Amorphous metallic alloys, also sometimes referred to as "glassy metals", result when certain component materials are quenched from the molten state to the solid state at extremely high rates. For example, quenching at the rate of 10.sup.5 degrees per second has been found to result in an alloy which is substantially homogeneous and amorphous in form. That is, the rapid cooling prevents formation of a crystalline structure in the alloy material.
Until rather recently, the only known technology for the production of amorphous alloys utilized techniques such as vacuum evaporation, sputtering, electrodeposition, and the like. Also, the materials produced by those processes were not of convenient size or shape for extensive further development for some purposes, and any attempts to alter the shape destroyed their amorphous, homogeneous character.
More recently, however, production techniques have been developed whereby amorphous alloys may be synthesized in a convenient ribbon shape, and at a cost which appears to be quite economical. Consequently, considerable academic and industrial efforts are being undertaken to develop useful applications for the amorphous alloy materials.

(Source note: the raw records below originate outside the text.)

$ cat config.mk
export PLATFORM = sky130hd
export DESIGN_NAME = pulse_period_meter_flat
export DESIGN_NICKNAME = d
export VERILOG_FILES = /design/src/rtl/pulse_period_meter_if.sv /design/src/rtl/pulse_period_meter.sv /design/src/flat_wrapper.sv
export SDC_FILE = /design/constraint.sdc
export NUM_CORES = 1
export LEC_CHECK = 0
export BUFFER_PORTS_ARGS = -buffer_cell sky130_fd_sc_hd__buf_2
export CAP_MARGIN = 25
export CORE_ASPECT_RATIO = 0.9
export CORE_MARGIN = 3
export CORE_UTILIZATION = 45
export CTS_CLUSTER_SIZE = 28
export DETAILED_ROUTE_END_ITERATION = 7
export SYNTH_ARGS = -nofsm -noshare
export SYNTH_HDL_FRONTEND = slang
export SYNTH_SLANG_ARGS = --single-unit
$ cat constraint.sdc
create_clock -name clk -period 5.1 [get_ports clk]
set_input_delay 0 -clock clk [delete_from_list [all_inputs] [get_ports clk]]
set_output_delay 0 -clock clk [all_outputs]
set_load 0.05 [all_outputs]
$ cat src/rtl/pulse_period_meter_if.sv
// Pulse period meter bus: raw input and abort in, measurement results out.
//   sig_in     : raw asynchronous square-wave input
//   clear      : synchronous abort of the measurement in progress
//   period_out : last reported period, clk cycles
//   high_out   : last reported high time, clk cycles
//   valid      : one-cycle strobe when period_out/high_out update
//   timeout    : sticky flag, measurement abandoned for lack of edges
interface pulse_period_meter_if #(
    parameter int unsigned WIDTH = 32
);
    logic             sig_in;
    logic             clear;
    logic [WIDTH-1:0] period_out;
    logic [WIDTH-1:0] high_out;
    logic             valid;
    logic             timeout;

    modport master (
        output sig_in,
        output clear,
        input  period_out,
        input  high_out,
        input  valid,
        input  timeout
    );

    modport slave (
        input  sig_in,
        input  clear,
        output period_out,
        output high_out,
        output valid,
        output timeout
    );
endinterface

$ cat src/rtl/pulse_period_meter.sv
// Pulse period meter: synchronises and glitch-filters a raw square wave,
// then times filtered rising edge to rising edge in clk cycles.
//   clk   : system clock
//   reset : synchronous, active-high reset
//   bus   : pulse_period_meter_if.slave (sig_in, clear in; period_out,
//           high_out, valid, timeout out)
// Optional macro PERIOD_METER_AVG_EN: report the truncated mean of the last
// four completed periods/high times instead of each result directly.
module pulse_period_meter #(
    parameter int unsigned WIDTH       = 32,
    parameter int unsigned SYNC_STAGES = 2,
    parameter int unsigned FILTER_LEN  = 16,
    parameter int unsigned TIMEOUT     = 96000000
) (
    input  logic                clk,
    input  logic                reset,
    pulse_period_meter_if.slave bus
);
    localparam int unsigned FW = (FILTER_LEN > 1) ? $clog2(FILTER_LEN) : 1;
    localparam logic [FW-1:0]    STAB_LAST = FW'(FILTER_LEN - 1);
    localparam logic [WIDTH-1:0] TMO_CNT   = WIDTH'(TIMEOUT);

    // Elaboration guards: counters must never wrap before the timeout fires.
    if ((WIDTH < 64) && (64'(TIMEOUT) > ((64'd1 << WIDTH) - 64'd1))) begin : g_bad_timeout
        $error("pulse_period_meter: TIMEOUT does not fit in WIDTH bits");
    end
    if (SYNC_STAGES < 2) begin : g_bad_sync
        $error("pulse_period_meter: SYNC_STAGES must be at least 2");
    end
    if ((FILTER_LEN < 1) || (TIMEOUT < 1)) begin : g_bad_len
        $error("pulse_period_meter: FILTER_LEN and TIMEOUT must be at least 1");
    end

    typedef enum logic [1:0] {S_IDLE, S_HIGH, S_LOW} state_t;

    logic [SYNC_STAGES-1:0] sync_q;
    logic [FW-1:0]          stab_cnt;
    logic                   filt, filt_d, rise, fall;
    state_t                 state, state_nxt;
    logic [WIDTH-1:0]       per_cnt, hi_cnt;
    logic [WIDTH-1:0]       period_q, high_q;
    logic                   valid_q, timeout_q;
    logic                   at_tmo;
    logic                   start_c, capture_c, tmo_c, cnt_per_c, cnt_hi_c;

    // Input synchroniser.
    always_ff @(posedge clk) begin
        if (reset) sync_q <= '0;
        else       sync_q <= {sync_q[SYNC_STAGES-2:0], bus.sig_in};
    end

    // Glitch filter: filt follows the input only after FILTER_LEN differing cycles.
    always_ff @(posedge clk) begin
        if (reset) begin
            filt     <= 1'b0;
            stab_cnt <= '0;
        end else if (sync_q[SYNC_STAGES-1] != filt) begin
            if (stab_cnt == STAB_LAST) begin
                filt     <= ~filt;
                stab_cnt <= '0;
            end else begin
                stab_cnt <= stab_cnt + FW'(1);
            end
        end else begin
            stab_cnt <= '0;
        end
    end

    // Registered edge detect on the filtered level.
    always_ff @(posedge clk) begin
        if (reset) begin
            filt_d <= 1'b0;
            rise   <= 1'b0;
            fall   <= 1'b0;
        end else begin
            filt_d <= filt;
            rise   <= filt & ~filt_d;
            fall   <= ~filt & filt_d;
        end
    end

    assign at_tmo = (per_cnt == TMO_CNT);

    // State register.
    always_ff @(posedge clk) begin
        if (reset) state <= S_IDLE;
        else       state <= state_nxt;
    end

    // Next state; clear overrides any edge or timeout.
    always_comb begin
        state_nxt = state;
        if (bus.clear) begin
            state_nxt = S_IDLE;
        end else begin
            case (state)
                S_IDLE:  if (rise) state_nxt = S_HIGH;
                S_HIGH:  if (at_tmo) state_nxt = S_IDLE;
                         else if (fall) state_nxt = S_LOW;
                S_LOW:   if (rise) state_nxt = S_HIGH;
                         else if (at_tmo) state_nxt = S_IDLE;
                default: state_nxt = S_IDLE;
            endcase
        end
    end

    // Per-cycle datapath actions decoded from state and edges.
    always_comb begin
        start_c   = 1'b0;
        capture_c = 1'b0;
        tmo_c     = 1'b0;
        cnt_per_c = 1'b0;
        cnt_hi_c  = 1'b0;
        if (!bus.clear) begin
            case (state)
                S_IDLE: start_c = rise;
                S_HIGH: begin
                    if (at_tmo) begin
                        tmo_c = 1'b1;
                    end else begin
                        cnt_per_c = 1'b1;
                        cnt_hi_c  = ~fall;  // fall cycle already belongs to the low phase
                    end
                end
                S_LOW: begin
                    if (rise)        capture_c = 1'b1;
                    else if (at_tmo) tmo_c     = 1'b1;
                    else             cnt_per_c = 1'b1;
                end
                default: ;
            endcase
        end
    end

`ifdef PERIOD_METER_AVG_EN
    localparam int unsigned SW = WIDTH + 2;
    // Three stored results plus the one being captured form the 4-entry window.
    logic [2:0][WIDTH-1:0] per_hist, hi_hist;
    logic [1:0]            hist_cnt;
    logic [SW-1:0]         per_sum_c, hi_sum_c;

    always_comb begin
        per_sum_c = SW'(per_cnt) + SW'(per_hist[0]) + SW'(per_hist[1]) + SW'(per_hist[2]);
        hi_sum_c  = SW'(hi_cnt)  + SW'(hi_hist[0])  + SW'(hi_hist[1])  + SW'(hi_hist[2]);
    end
`endif

    // Counters and registered results.
    always_ff @(posedge clk) begin
        if (reset) begin
            per_cnt   <= '0;
            hi_cnt    <= '0;
            period_q  <= '0;
            high_q    <= '0;
            valid_q   <= 1'b0;
            timeout_q <= 1'b0;
`ifdef PERIOD_METER_AVG_EN
            per_hist  <= '0;
            hi_hist   <= '0;
            hist_cnt  <= '0;
`endif
        end else begin
            valid_q <= 1'b0;
            if (bus.clear) begin
                per_cnt   <= '0;
                hi_cnt    <= '0;
                timeout_q <= 1'b0;
`ifdef PERIOD_METER_AVG_EN
                hist_cnt  <= '0;
`endif
            end else if (start_c) begin
                per_cnt <= WIDTH'(1);
                hi_cnt  <= WIDTH'(1);
            end else if (capture_c) begin
                per_cnt <= WIDTH'(1);
                hi_cnt  <= WIDTH'(1);
`ifdef PERIOD_METER_AVG_EN
                per_hist <= {per_hist[1], per_hist[0], per_cnt};
                hi_hist  <= {hi_hist[1], hi_hist[0], hi_cnt};
                if (hist_cnt == 2'd3) begin
                    period_q  <= WIDTH'(per_sum_c >> 2);
                    high_q    <= WIDTH'(hi_sum_c >> 2);
                    valid_q   <= 1'b1;
                    timeout_q <= 1'b0;
                end else begin
                    hist_cnt <= hist_cnt + 2'd1;
                end
`else
                period_q  <= per_cnt;
                high_q    <= hi_cnt;
                valid_q   <= 1'b1;
                timeout_q <= 1'b0;
`endif
            end else if (tmo_c) begin
                per_cnt   <= '0;
                hi_cnt    <= '0;
                timeout_q <= 1'b1;
`ifdef PERIOD_METER_AVG_EN
                hist_cnt  <= '0;
`endif
            end else begin
                if (cnt_per_c) per_cnt <= per_cnt + WIDTH'(1);
                if (cnt_hi_c)  hi_cnt  <= hi_cnt + WIDTH'(1);
            end
        end
    end

    assign bus.period_out = period_q;
    assign bus.high_out   = high_q;
    assign bus.valid      = valid_q;
    assign bus.timeout    = timeout_q;
endmodule
$ cat src/flat_wrapper.sv
// flat-port wrapper written by rule: the top's interface ports become plain ports
module pulse_period_meter_flat 
#(
    parameter int unsigned WIDTH       = 32,
    parameter int unsigned SYNC_STAGES = 2,
    parameter int unsigned FILTER_LEN  = 16,
    parameter int unsigned TIMEOUT     = 96000000
)
  (clk, reset, bus_sig_in, bus_clear, bus_period_out, bus_high_out, bus_valid, bus_timeout);
  pulse_period_meter_if #(.WIDTH(WIDTH)) bus_i ();
  input  logic clk;
  input  logic reset;
  input wire logic [$bits(bus_i.sig_in)-1:0] bus_sig_in;
  input wire logic [$bits(bus_i.clear)-1:0] bus_clear;
  output wire logic [$bits(bus_i.period_out)-1:0] bus_period_out;
  output wire logic [$bits(bus_i.high_out)-1:0] bus_high_out;
  output wire logic [$bits(bus_i.valid)-1:0] bus_valid;
  output wire logic [$bits(bus_i.timeout)-1:0] bus_timeout;
  assign bus_i.sig_in = bus_sig_in;
  assign bus_i.clear = bus_clear;
  assign bus_period_out = bus_i.period_out;
  assign bus_high_out = bus_i.high_out;
  assign bus_valid = bus_i.valid;
  assign bus_timeout = bus_i.timeout;
  pulse_period_meter #(.WIDTH(WIDTH), .SYNC_STAGES(SYNC_STAGES), .FILTER_LEN(FILTER_LEN), .TIMEOUT(TIMEOUT)) u_core (.clk(clk), .reset(reset), .bus(bus_i));
endmodule
==> impl_metrics.env, run 1 <==
export IMPL_critical_path_endpoint_type="flop"
export IMPL_synth_compound_area_share_pct=12.7
export IMPL_pwr_density_cell_mw_per_mm2=324
export IMPL_ys_flop_type="dfxtp_1"
export IMPL_post_synth_fa_ha_maj_area_fraction_pct=1.66
export IMPL_synth_simple_area_share_pct=26.7
export IMPL_portBuffers=69
export IMPL_finalHoldViolations=0
export IMPL_worst_clock_skew_on_the_final_layout_ns=0.00975
export IMPL_synth_seq_cells=142
export IMPL_vias=5174
export IMPL_route_detailed_drc=0
export IMPL_drive_gt1_share_pct=14.4
export IMPL_worstSkewPairLatency_ns=0.42
export IMPL_gp_congestion=0.862
export IMPL_path_class="reg -> reg"
export IMPL_dp_hpwl_um=9310
export IMPL_insertedDiodeCount=0
export IMPL_run_status="finished, final reports clean"
export IMPL_first_global_vias=4914
export IMPL_fp_row_count=39
export IMPL_grt_setup_unrepaired="false"
export IMPL_synth_area_leaders="dfxtp_1, nand2_1, a21oi_1"
export IMPL_drt_iter0_drc=284
export IMPL_final_period_utilization_pct=60.2
export IMPL_grt_start_max_net_pins=76
export IMPL_crit_required_ns=5.39
export IMPL_placed_cells_incl_taps=917
export IMPL_relSlewSlack_pct=35.3
export IMPL_grt_pass1_wl_um=23500
export IMPL_ctsHtreeMaxLevel=4
export IMPL_finalNonFillerCells=950
export IMPL_nNetsFinal=787
export IMPL_post_synth_xor_xnor_area_pct=7.27
export IMPL_root_buffer="clkbuf_16"
export IMPL_timing_fmax_mhz=326
export IMPL_vdd_drop_max_mv=0.245
export IMPL_synthMostInstantiatedCell="nand2_1"
export IMPL_static_leakage_power_nw=2.46
export IMPL_post_cts_resized_instances=0
export IMPL_grt_antenna_before_repair=0
export IMPL_numCtsBuffers=17
export IMPL_cell_types_with_the_highest_counts_after_synthesis="nand2_1, dfxtp_1, a21oi_1, nor2_1"
export IMPL_seq_area_frac_synth_pct=47.2
export IMPL_share_of_flip_flops_with_an_asynchronous_set_or_reset_after_synthesis_pct=0
export IMPL_report_final_setup_viol=0
export IMPL_fill_cells=1256
export IMPL_synth_warning_count=0
export IMPL_die_h_um=116
export IMPL_avgViaCountPerCell=5.45
export IMPL_wirelength_um=13900
export IMPL_post_synth_net_total=736
export IMPL_die_x_um=128
export IMPL_synth_area_leader_cell="dfxtp_1"
export IMPL_critPathLaunchType="flop"
export IMPL_worst_slew_pin_slew_ns=0.964
export IMPL_flow_area_growth_from_synthesis_pct=16.8
export IMPL_number_of_pins_with_negative_max_slew_slack_in_the_final_report=0
export IMPL_syn_inst=724
export IMPL_grtUsageTotal_pct=19.7
export IMPL_top_level_ports=70
export IMPL_worst_hold_path_type="in -> reg"
export IMPL_design_core_area_mm2=0.0129
export IMPL_yosys_mux_area_fraction_pct=0.499
export IMPL_postSynthAreaPerCell_um2=8.31
export IMPL_synth_top_family_by_area="simple AND/OR/NAND/NOR gates"
export IMPL_tritoncts="yes"
export IMPL_timing_max_cap_violations=0
export IMPL_clk_pin_slew_worst_paths_ns=0.06
export IMPL_die_outline_area_mm2=0.0148
export IMPL_cts_setup_buffers=0
export IMPL_crit_fanout=35
export IMPL_starting_utilization_of_the_core_area_pct=46.7
export IMPL_total_standard_cell_area_after_synthesis_mm2=0.00602
export IMPL_drt_wirelength_per_cell_um=14.7
export IMPL_clock_period_minus_final_worst_setup_slack_ns=3.07
export IMPL_count_of_tritonroute_iterations_in_the_first_routing_pass=4
export IMPL_drt_antenna_violating_nets=0
export IMPL_total_grt_overflow=0
export IMPL_synth_enable_flop_cells=0
export IMPL_timing_critical_path_arrival_ns=3.36
export IMPL_synth_lib_cells_used_distinct=54
export IMPL_yosys_area_top_type_share_pct=47.2
export IMPL_finalSetupTns_ns=0
export IMPL_cts_sinks=142
export IMPL_max_buffers_root_to_sink=2
where the power goes:
group | internal [W] | total (W) | switching, W
logic | 0.00000665 | 0.0000278 | 0.0000212
clock network | 0.000699 | 0.00114 | 0.000438
registers | 0.00111 | 0.00111 | 0.000000475
worst paths after layout:
path,startpoint,to,slack [ns],depth (start not counted)
min reg2reg,u_core.filt_d$_SDFF_PP0_,u_core.rise$_SDFF_PP0_,0.42,1
max reg2reg,u_core.per_cnt[0]$_SDFFE_PP0P_,u_core.hi_cnt[23]$_SDFFE_PP0P_,2.03,8
min,reset,u_core.filt$_SDFFE_PP0P_,0.20,3
max,u_core.per_cnt[0]$_SDFFE_PP0P_,u_core.hi_cnt[23]$_SDFFE_PP0P_,2.03,8
cells by family after synthesis:
kind of cell	after synthesis
AOI/OAI and AO/OA	128
and+or+nand+nor	335
adders and majority gates	8
xor gates and xnor gates	50
buffers and inverters	58
muxes	3
DFF	142
layout make-up:
cell class / count / area [um^2] / area share (%)
flip-flops and latches: 142 / 2840 / 40.4
clock inverters: 7 / 63.8 / 0.908
multi-input cells: 524 / 2950 / 41.9
inverters: 14 / 52.6 / 0.748
well taps: 164 / 205 / 2.92
repair buffers: 76 / 439 / 6.25
clock buffers: 23 / 478 / 6.80
cell usage in the layout (no fill, tap or decap), types with 15 or more instances in the layout:
cell | Yosys | routed
nor4_1 | 15 | 15
nand2_1 | 151 | 151
xnor2_1 | 19 | 19
a21oi_1 | 79 | 79
dfxtp_1 | 142 | 142
nor2_1 | 63 | 63
nand4_1 | 18 | 18
xor2_1 | 31 | 31
buf_2 | 8 | 69
clkbuf_16 | 0 | 17
layer usage:
metal / vias up / part of all wire (%) / wire length (um) / track usage [%]
met5: - / 0 / 0 / 0
met4: 0 / 1.4 / 199 / 7.85
met3: 21 / 4.7 / 657 / 5.44
met2: 102 / 46 / 6350 / 30.9
met1: 2454 / 48 / 6710 / 25.8
li1: 2597 / - / - / -
worst max-delay path, stage by stage, from the launching register on:
cell     delay (ns)
dfxtp_1        0.35
inv_1          0.07
ha_1           0.14
nor4b_1        0.27
nand4_1        0.70
nor3_1         0.39
or2_2          0.67
buf_16         0.25
a21oi_1        0.07
sequential cells by signal (all words and copies together), names as in the netlist:
signal and flops:
u_core.bus.high_out 32, u_core.stab_cnt 4, u_core.fall 1, u_core.bus.period_out 32, u_core.filt_d 1, u_core.filt 1
u_core.bus.timeout 1, u_core.per_cnt 32, u_core.bus.valid 1, u_core.state 2, u_core.hi_cnt 32, u_core.rise 1
u_core.sync_q 2
stage by stage:
step           hold slack [ns]  power (W)  worst slack (ns)  cell area (um^2)  utilization [%]
6_report                 0.202    0.00228              2.03              7030             54.6
3_3_place_gp             0.219    0.00116              2.07              6410             49.7
4_1_cts                  0.237    0.00230              2.09              7010             54.4
5_1_grt                  0.304    0.00236              1.76              7030             54.6
2_1_floorplan            0.128    0.00115              3.07              6020                -
3_5_place_dp             0.247    0.00116              2.11              6450             50.0
what timing repair did:
item                                   in CTS  in global routing
hold buffers                                2                  0
endpoints found under the hold margin       4                  0
setup endpoints to repair                   0                  0
Note: power is estimated with default switching activity, not from simulation.
==> inputs of run 2 (changes only) <==
PLACE_DENSITY = 0.67   (was unset)
clock period = 2.7 ns   (was 5.1 ns; I/O delays follow)
==> run 2 against run 1 <==
Die area is the same. Cell count grew 1.5%. Via count grew 0.52%. Fmax grew 34%. Critical path type unchanged.
==> impl_metrics.env, run 2 (synthesis gave the netlist of run 1 again) <==
export IMPL_pwr_density_cell_mw_per_mm2=649
export IMPL_power_switching_w=0.000925
export IMPL_path_class="reg -> reg"
export IMPL_fill_cells=1209
export IMPL_flow_area_growth_from_synthesis_pct=19.5
export IMPL_internal_power_w=0.00374
export IMPL_cts_sinks=142
export IMPL_layout_cells_most_common="nand2_1"
export IMPL_grtUsageTotal_pct=20.3
export IMPL_static_leakage_power_nw=2.54
export IMPL_nNetsFinal=799
export IMPL_grt_start_max_net_pins=75
export IMPL_cp_cell_sequence="nand4_2 > or3_1 > or3_1 > or3_1 > a21oi_1"
export IMPL_clk_pin_slew_worst_paths_ns=0.06
export IMPL_relSlewSlack_pct=50.6
export IMPL_timing_max_cap_violations=0
export IMPL_gp_congestion=0.838
export IMPL_total_grt_overflow=0
export IMPL_dp_hpwl_um=9680
export IMPL_path_delay_family="simple AND/OR/NAND/NOR gates"
export IMPL_switching_share_pct=19.8
export IMPL_clock_period_minus_final_worst_setup_slack_ns=2.29
export IMPL_drt_iter0_drc=333
export IMPL_grt_antenna_before_repair=0
export IMPL_number_of_pins_with_negative_max_slew_slack_in_the_final_report=0
export IMPL_crit_required_ns=3.06
export IMPL_ctsHtreeMaxLevel=4
export IMPL_count_of_tritonroute_iterations_in_the_first_routing_pass=5
export IMPL_top_level_ports=70
export IMPL_finalHoldViolations=0
export IMPL_timing_fmax_mhz=436
export IMPL_drt_wirelength_per_cell_um=14.8
export IMPL_grt_pass1_wl_um=24200
export IMPL_p_clk_share_pct=54.0
export IMPL_layout_common_cells="nand2_1, dfxtp_1, a21oi_1"
export IMPL_drive_gt1_share_pct=16.0
export IMPL_wirelength_um=14300
export IMPL_r2r_slack_ns=0.41
export IMPL_worst_hold_path_type="in -> reg"
export IMPL_worst_slew_pin_slew_ns=0.741
export IMPL_crit_slowest_cell="or3_1"
export IMPL_first_global_vias=4989
export IMPL_slowest_delay_ns=0.61
export IMPL_insertedDiodeCount=0
export IMPL_power_frac_comb_pct=1.0
export IMPL_vias=5201
export IMPL_die_x_um=128
export IMPL_die_outline_area_mm2=0.0148
export IMPL_route_detailed_drc=0
export IMPL_timing_critical_path_arrival_ns=2.65
export IMPL_cts_setup_buffers=0
export IMPL_run_status="finished, final reports clean"
export IMPL_design_core_area_mm2=0.0129
export IMPL_utilization_pct=55.8
export IMPL_die_h_um=116
export IMPL_grt_setup_unrepaired="false"
export IMPL_avgViaCountPerCell=5.40
export IMPL_fp_row_count=39
export IMPL_max_buffers_root_to_sink=2
export IMPL_worst_clock_skew_on_the_final_layout_ns=0.0139
export IMPL_drt_antenna_violating_nets=0
export IMPL_tritoncts="yes"
export IMPL_finalSetupTns_ns=0
export IMPL_final_period_utilization_pct=84.9
export IMPL_root_buffer="clkbuf_16"
export IMPL_critical_path_endpoint_type="flop"
export IMPL_worstSkewPairLatency_ns=0.43
export IMPL_crit_fanout=12
export IMPL_most_frequent_cell_on_the_critical_path="or3_1"
export IMPL_numCtsBuffers=17
export IMPL_critPathLaunchType="flop"
export IMPL_p_seq_share_pct=45.0
export IMPL_portBuffers=69
export IMPL_report_final_setup_viol=0
export IMPL_vdd_drop_max_mv=0.432
export IMPL_critical_path_n_buffers_inverters=0
export IMPL_starting_utilization_of_the_core_area_pct=46.7
==> run 2: cell type report <==
class                           instances  area [um^2]  area share [%]
Tap cell                              164          205            2.85
Clock inverter                          7          123            1.71
Inverter                               14         52.6           0.731
Multi-Input combinational cell        524         2950            41.0
Sequential cell                       142         2840            39.5
Clock buffer                           25          526            7.31
Timing Repair Buffer                   88          495            6.89
==> run 2: metrics by stage <==
step / hold slack, ns / total power, W / worst slack (ns) / area, um^2 / cells
detailed placement: 0.215 / 0.00219 / 0.414 / 6510 / 929
CTS: 0.304 / 0.00471 / 0.399 / 7190 / 964
global placement: 0.211 / 0.00219 / 0.424 / 6510 / 929
floorplan: 0.128 / 0.00218 / 0.667 / 6020 / 724
global route: 0.320 / 0.00479 / 0.205 / 7190 / 964
finish: 0.325 / 0.00466 / 0.407 / 7190 / 964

It is a primary object of the present invention to provide useful applications for the class of amorphous magnetic metallic alloys.
Relevant properties of amorphous metallic alloys may be summarized briefly. Although homogeneous in composition, the amorphous alloys typically possess considerable strength, in contrast to conventional high strength alloys which consist of two or more phases. Rather than having standard stress-strain curve having a limited linear elastic range, followed by an elongated plastic strain region terminating at the ultimate strength, or breaking point, the amorphous alloys characteristically show a linear elastic region followed by a slightly nonlinear region ending at the breaking point. Amorphous alloys do not show the yield point behavior typical of crystalline alloys. The alloys do show some creep, the slow deformation which may occur over long periods of sustained loading. Magnetically, the alloys are "soft" materials, in that they possess relatively high permeability (i.e. the ratio of magnetic flux density produced in a medium to the magnetizing force producing it).
It is a more particular object of the present invention, in conformity with the foregoing properties of amorphous metallic alloys, to provide methods for enhancing the fundamental magnetic properties thereof, and further for utilizing the enhanced material in apparatus applications.
In a copending U.S. pat. application of C. D. Graham, T. Egami, and P. J. Flanders, Ser. No. 709,857 filed contemporaneously herewith and assigned to the assignee hereof, there is disclosed a method of enhancing the magnetic properties of amorphous magnetic metallic alloys by application of stress. However, in accordance with the methods taught therein, whenever the stress is removed, the magnetic properties of the alloy revert to their previous values.
It is accordingly a further object of the present invention to instill enhanced properties in amorphous metallic alloys, in such a manner that at least a portion of the enhanced characteristics become residual in the material.